Pram adalah satu di antara sosok sastrawan terbesar bangsa yang patut  dan penting untuk dikenang, karya dan keteguhannya menjadi jejak yang bermartabat untuk generasi berikutnya dan masa depan Indonesia. Tahun 2025 menjadi momen istimewa bagi dunia sastra Indonesia, perayaan satu abad atau seratus  (100) tahun kelahiran sastrawan besar, lebih dari 50 karya yang diterjemahkan ke dalam 42 bahasa, Pramoedya Ananta Toer  telah  menjadi lambang harapan, perlawanan, dan keberanian melawan ketidakadilan.

“Pramoedya adalah sosok penting yang patut dikenang dan ditimba pemikiran serta semangatnya. Dari karya dan kiprah Pram, kita bisa menimba banyak insight yang relevan untuk hari ini, bahkan untuk Indonesia ke depan. Itu sebabnya, perayaan #SeAbadPram ini merupakan langkah penting dan strategis,” ujar Hilmar Farid, budayawan dan sejarawan pada konferensi pers di PDS HB Jassin, Cikini, Jakarta Pusat, 21 Januari 2025.

(Hilmar Farid saat diwawancarai di PDS HB Jassin, Jakarta)

PERAYAAN KELAHIRAN PRAM DI BANJARBARU

Lewat Poetry in Action at Mingguraya agenda bulanan di Panggung Bundar Mingguraya memasuki tahun ke-13. Pada Jumat, 31 Januari  2025, pukul 20:20 Wita  s/d selesai dengan tema: “Arus Balik Bumi Manusia– 100 Tahun Pramoedya Ananta Toer”. Terbuka partisipasi untuk pengisi acara, baca petilan novel, baca cerpen, tampilan tradisi lisan, bakisah,  stand up comedy, storytelling,  musikalisasi atau baca puisi, teater (petilan), monolog, tari, pantomim, dan lainnya.
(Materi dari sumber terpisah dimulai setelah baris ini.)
[config.mk]
export PLATFORM = sky130hd
export DESIGN_NAME = top_k_class_hit_checker_top
export DESIGN_NICKNAME = d
export VERILOG_FILES = /design/src/rtl/core/tkc_pkg.sv /design/src/rtl/core/tkc_cell.sv /design/src/rtl/core/top_k_class_hit_checker_top.sv
export VERILOG_INCLUDE_DIRS = /design/src /design/src/rtl/core
export SDC_FILE = /design/constraint.sdc
export NUM_CORES = 1
export LEC_CHECK = 0
export BUFFER_PORTS_ARGS = -buffer_cell sky130_fd_sc_hd__clkbuf_2
export CORE_MARGIN = 2
export CORE_UTILIZATION = 55
export CTS_CLUSTER_SIZE = 40
export DETAILED_ROUTE_END_ITERATION = 10
export GPL_TIMING_DRIVEN = 0
export PLACE_DENSITY = 0.72
export RECOVER_POWER = 25
export SYNTH_ARGS = -nofsm -noshare
export SYNTH_HDL_FRONTEND = slang
export SYNTH_SLANG_ARGS = --single-unit
[constraint.sdc]
create_clock -name clk -period 5.35 [get_ports clk]
set_input_delay 0.2675 -clock clk [delete_from_list [all_inputs] [get_ports clk]]
set_output_delay 0.2675 -clock clk [all_outputs]
set_load 0.01 [all_outputs]
[src/rtl/core/top_k_class_hit_checker_top_assert.svh]
// Assertion macros used by the checker top module.
`ifndef TOP_K_CLASS_HIT_CHECKER_TOP_ASSERT_SVH
`define TOP_K_CLASS_HIT_CHECKER_TOP_ASSERT_SVH

// Property checked on every rising clock edge outside of reset.
`define TKC_ASSERT(label, prop, msg) \
  label: assert property (@(posedge clk) disable iff (rst) (prop)) else $error(msg);

// Property checked on every rising clock edge, reset included.
`define TKC_ASSERT_ALWAYS(label, prop, msg) \
  label: assert property (@(posedge clk) (prop)) else $error(msg);

`endif

[src/rtl/core/tkc_pkg.sv]
`timescale 1ns / 1ps

package tkc_pkg;

  // Fixed field widths of the interface.
  localparam int TRUE_CLASS_W = 10;
  localparam int TOP_K_W      = 4;

  localparam logic [TOP_K_W-1:0] TOP_K_RESET = 4'd1;

  // Flags one list cell hands to its lower-ranked neighbor.
  typedef struct packed {
    logic beat;   // the incoming pair ranks at or above this cell's pair
    logic valid;  // this cell holds a pair
  } link_t;

endpackage

[src/rtl/core/tkc_cell.sv]
`timescale 1ns / 1ps

module tkc_cell #(
  parameter int SCORE_WIDTH = 32,
  parameter int CLASS_W     = 10,
  parameter int CMP_W       = 10
) (
  input  logic                          clk,
  input  logic                          rst,
  input  logic                          load,
  input  logic                          clear,
  input  logic signed [SCORE_WIDTH-1:0] new_key,
  input  logic        [CLASS_W-1:0]     new_class,
  input  tkc_pkg::link_t                prev_link,
  input  logic signed [SCORE_WIDTH-1:0] prev_key,
  input  logic        [CLASS_W-1:0]     prev_class,
  input  logic        [CMP_W-1:0]       target,
  output tkc_pkg::link_t                link,
  output logic signed [SCORE_WIDTH-1:0] key,
  output logic        [CLASS_W-1:0]     cls,
  output logic                          match
);

  logic                          valid;
  logic                          take_prev;
  logic                          take_new;
  logic                          valid_next;
  logic signed [SCORE_WIDTH-1:0] key_next;
  logic        [CLASS_W-1:0]     cls_next;
  logic                          valid_upd;
  logic        [CLASS_W-1:0]     cls_upd;

  // The new class index is larger than any stored one, so an equal score
  // lets the new pair rank above the stored pair.
  assign link.beat  = !valid || (key <= new_key);
  assign link.valid = valid;

  // The list is sorted, so the cells the new pair beats form a tail. The
  // first of them takes the new pair, the rest shift down by one place.
  assign take_prev = link.beat && prev_link.beat;
  assign take_new  = link.beat && !prev_link.beat;

  always_comb begin
    valid_next = valid;
    key_next   = key;
    cls_next   = cls;
    if (take_prev) begin
      valid_next = prev_link.valid;
      key_next   = prev_key;
      cls_next   = prev_class;
    end else if (take_new) begin
      valid_next = 1'b1;
      key_next   = new_key;
      cls_next   = new_class;
    end
  end

  // Contents after the current request, used for the hit check.
  assign valid_upd = load ? valid_next : valid;
  assign cls_upd   = load ? cls_next : cls;
  assign match     = valid_upd && (CMP_W'(cls_upd) == target);

  always_ff @(posedge clk) begin
    if (rst) begin
      valid <= 1'b0;
    end else if (clear) begin
      valid <= 1'b0;
    end else if (load) begin
      valid <= valid_next;
    end
  end

  always_ff @(posedge clk) begin
    if (load) begin
      key <= key_next;
      cls <= cls_next;
    end
  end

endmodule

[src/rtl/core/top_k_class_hit_checker_top.sv]
`timescale 1ns / 1ps

// Top-k class hit checker. The class scores of one sample arrive one
// request per cycle, in class order, as signed Q16.16 values; the request
// that carries row_end also carries true_class and closes the sample. A row
// of MAX_K compare-and-shift cells keeps the best (score, class) pairs sorted,
// the higher score first and, on equal scores, the higher class index first.
// One request per cycle is accepted, with no gaps between samples. The
// result (hit) is presented in the cycle after the closing request and sits in
// an output register; item_ready drops only while that register holds a
// result that has not been taken. hit is 1 when true_class is among the first
// top_k entries; a top_k above MAX_K counts all entries, zero counts none,
// and a short row counts every class it holds. Scores at class index
// MAX_CLASSES and beyond are dropped, but their row_end still closes the row.
// The top_k register is written through the cfg channel and resets to 1; it
// must only be written while no sample is in flight.

module top_k_class_hit_checker_top #(
  parameter int MAX_K       = 8,
  parameter int MAX_CLASSES = 1024,
  parameter int SCORE_WIDTH = 32
) (
  input  logic                                 clk,
  input  logic                                 rst,
  input  logic                                 item_valid,
  output logic                                 item_ready,
  input  logic signed [SCORE_WIDTH-1:0]        score,
  input  logic [tkc_pkg::TRUE_CLASS_W-1:0]     true_class,
  input  logic                                 row_end,
  output logic                                 result_valid,
  input  logic                                 result_ready,
  output logic                                 hit,
  input  logic                                 cfg_valid,
  output logic                                 cfg_ready,
  input  logic [tkc_pkg::TOP_K_W-1:0]          cfg_top_k
);

  `include "top_k_class_hit_checker_top_assert.svh"

  localparam int CLASS_W = $clog2(MAX_CLASSES);
  localparam int CNT_W   = $clog2(MAX_CLASSES + 1);
  localparam int CMP_W   = (CLASS_W > tkc_pkg::TRUE_CLASS_W) ? CLASS_W
                                                             : tkc_pkg::TRUE_CLASS_W;

  logic [tkc_pkg::TOP_K_W-1:0] top_k;
  logic [CNT_W-1:0]            count;
  logic                        item_fire;
  logic                        load;
  logic                        row_done;
  logic [CMP_W-1:0]            target;

  tkc_pkg::link_t                link_vec  [MAX_K+1];
  logic signed [SCORE_WIDTH-1:0] key_vec   [MAX_K+1];
  logic        [CLASS_W-1:0]     cls_vec   [MAX_K+1];
  logic        [MAX_K-1:0]       match_vec;
  logic        [MAX_K-1:0]       in_k;
  logic        [MAX_K-1:0]       valid_vec;
  logic                          hit_next;

  assign cfg_ready  = 1'b1;
  assign item_ready = !result_valid || result_ready;
  assign item_fire  = item_valid && item_ready;
  assign row_done   = item_fire && row_end;
  // Scores beyond the last class index never enter the list.
  assign load       = item_fire && (count < CNT_W'(MAX_CLASSES));
  assign target     = CMP_W'(true_class);

  always_ff @(posedge clk) begin
    if (rst) begin
      top_k <= tkc_pkg::TOP_K_RESET;
    end else if (cfg_valid && cfg_ready) begin
      top_k <= cfg_top_k;
    end
  end

  always_ff @(posedge clk) begin
    if (rst) begin
      count <= '0;
    end else if (row_done) begin
      count <= '0;
    end else if (load) begin
      count <= count + CNT_W'(1);
    end
  end

  // The head cell sees a neighbor that never yields its place.
  assign link_vec[0] = '{beat: 1'b0, valid: 1'b0};
  assign key_vec[0]  = '0;
  assign cls_vec[0]  = '0;

  for (genvar i = 0; i < MAX_K; i++) begin : g_cell
    tkc_cell #(
      .SCORE_WIDTH (SCORE_WIDTH),
      .CLASS_W     (CLASS_W),
      .CMP_W       (CMP_W)
    ) u_cell (
      .clk        (clk),
      .rst        (rst),
      .load       (load),
      .clear      (row_done),
      .new_key    (score),
      .new_class  (count[CLASS_W-1:0]),
      .prev_link  (link_vec[i]),
      .prev_key   (key_vec[i]),
      .prev_class (cls_vec[i]),
      .target     (target),
      .link       (link_vec[i+1]),
      .key        (key_vec[i+1]),
      .cls        (cls_vec[i+1]),
      .match      (match_vec[i])
    );

    // Only the first top_k places count; a larger top_k counts them all.
    assign in_k[i]      = (32'(top_k) > i);
    assign valid_vec[i] = link_vec[i+1].valid;
  end

  assign hit_next = |(match_vec & in_k);

  always_ff @(posedge clk) begin
    if (rst) begin
      result_valid <= 1'b0;
    end else if (row_done) begin
      result_valid <= 1'b1;
    end else if (result_ready) begin
      result_valid <= 1'b0;
    end
  end

  always_ff @(posedge clk) begin
    if (row_done) begin
      hit <= hit_next;
    end
  end

  // Occupied cells always form an unbroken run from the head of the list;
  // before the first reset edge the cells hold no defined value.
  `TKC_ASSERT_ALWAYS(a_valid_run, rst || ((valid_vec & (valid_vec + MAX_K'(1))) == '0), "list has a gap")
  // A closed row leaves an empty list for the next sample.
  `TKC_ASSERT(a_row_clear, row_done |=> valid_vec == '0, "list not cleared after row end")
  // Every closed row produces a result on the next cycle.
  `TKC_ASSERT(a_row_result, row_done |=> result_valid, "no result after row end")
  // The class counter advances by one per stored score.
  `TKC_ASSERT(a_count_step, load && !row_end |=> count == $past(count) + CNT_W'(1), "class counter slip")

endmodule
Terbuka umum dan bersifat partisipatif. Kegiatan ini menjadi wahana aksi  dari berbagai bidang seni, sebagai ruang proses dan apresiasi dalam beragam bentuk seni dan pertunjukan.
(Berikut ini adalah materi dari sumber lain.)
$ cat config.mk
export PLATFORM = sky130hd
export DESIGN_NAME = svg_front
export DESIGN_NICKNAME = d
export VERILOG_FILES = /design/src/svg_pkg.sv /design/src/svg_front.sv
export SDC_FILE = /design/constraint.sdc
export NUM_CORES = 1
export LEC_CHECK = 0
export BUFFER_PORTS_ARGS = -buffer_cell sky130_fd_sc_hd__clkbuf_2
export CORE_MARGIN = 10
export CORE_UTILIZATION = 36
export DETAILED_ROUTE_END_ITERATION = 16
export GPL_TIMING_DRIVEN = 1
export PLACE_DENSITY_LB_ADDON = 0.12
export SYNTH_ARGS = -nofsm -noshare
export SYNTH_HDL_FRONTEND = slang
export SYNTH_SLANG_ARGS = --single-unit
$ cat constraint.sdc
create_clock -name vclk -period 3
set_clock_uncertainty 0.15 [all_clocks]
set_input_delay 0.45 -clock vclk [all_inputs]
set_output_delay 0.45 -clock vclk [all_outputs]
set_load 0.01 [all_outputs]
Berikut Nukilan Penting Buku-buku Pram:

“Kalau kemanusiaan tersinggung, semua orang yang berperasaan dan berfikiran waras ikut tersinggung, kecuali orang gila dan orang yang berjiwa kriminal, biarpun dia sarjana” (Bumi Manusia). Kemanusiaan selalu terikat keadilan dan keadaban, yang terus menemukan keseimbangannya. “Kehidupan ini seimbang, Tuan. Barangsiapa memandang pada keceriaannya saja, dia orang gila. Barangsiapa memandang pada penderitaannya saja, dia sakit.” (Anak Semua Bangsa), tentu saja setiap orang mulai membuka pintu dalam diri masing-masing untuk menyelami keadilan, apalagi  “seorang terpelajar harus sudah berbuat adil sejak dalam pikiran apalagi dalam perbuatan” (Bumi Manusia), dan tentu saja  “Kalian boleh maju dalam pelajaran, mungkin mencapai deretan gelar kesarjanaan apa saja, tapi tanpa mencintai sastra, kalian tinggal hanya hewan yang pandai.”

Betapa Pramoedya Ananta Toer menegaskan kemanusiaan, “Dan alangkah indah kehidupan tanpa merangkak-rangkak di hadapan orang lain” dengan cara yang begitu sederhana–tanpa merangkak-rangkak di hadapan orang lain.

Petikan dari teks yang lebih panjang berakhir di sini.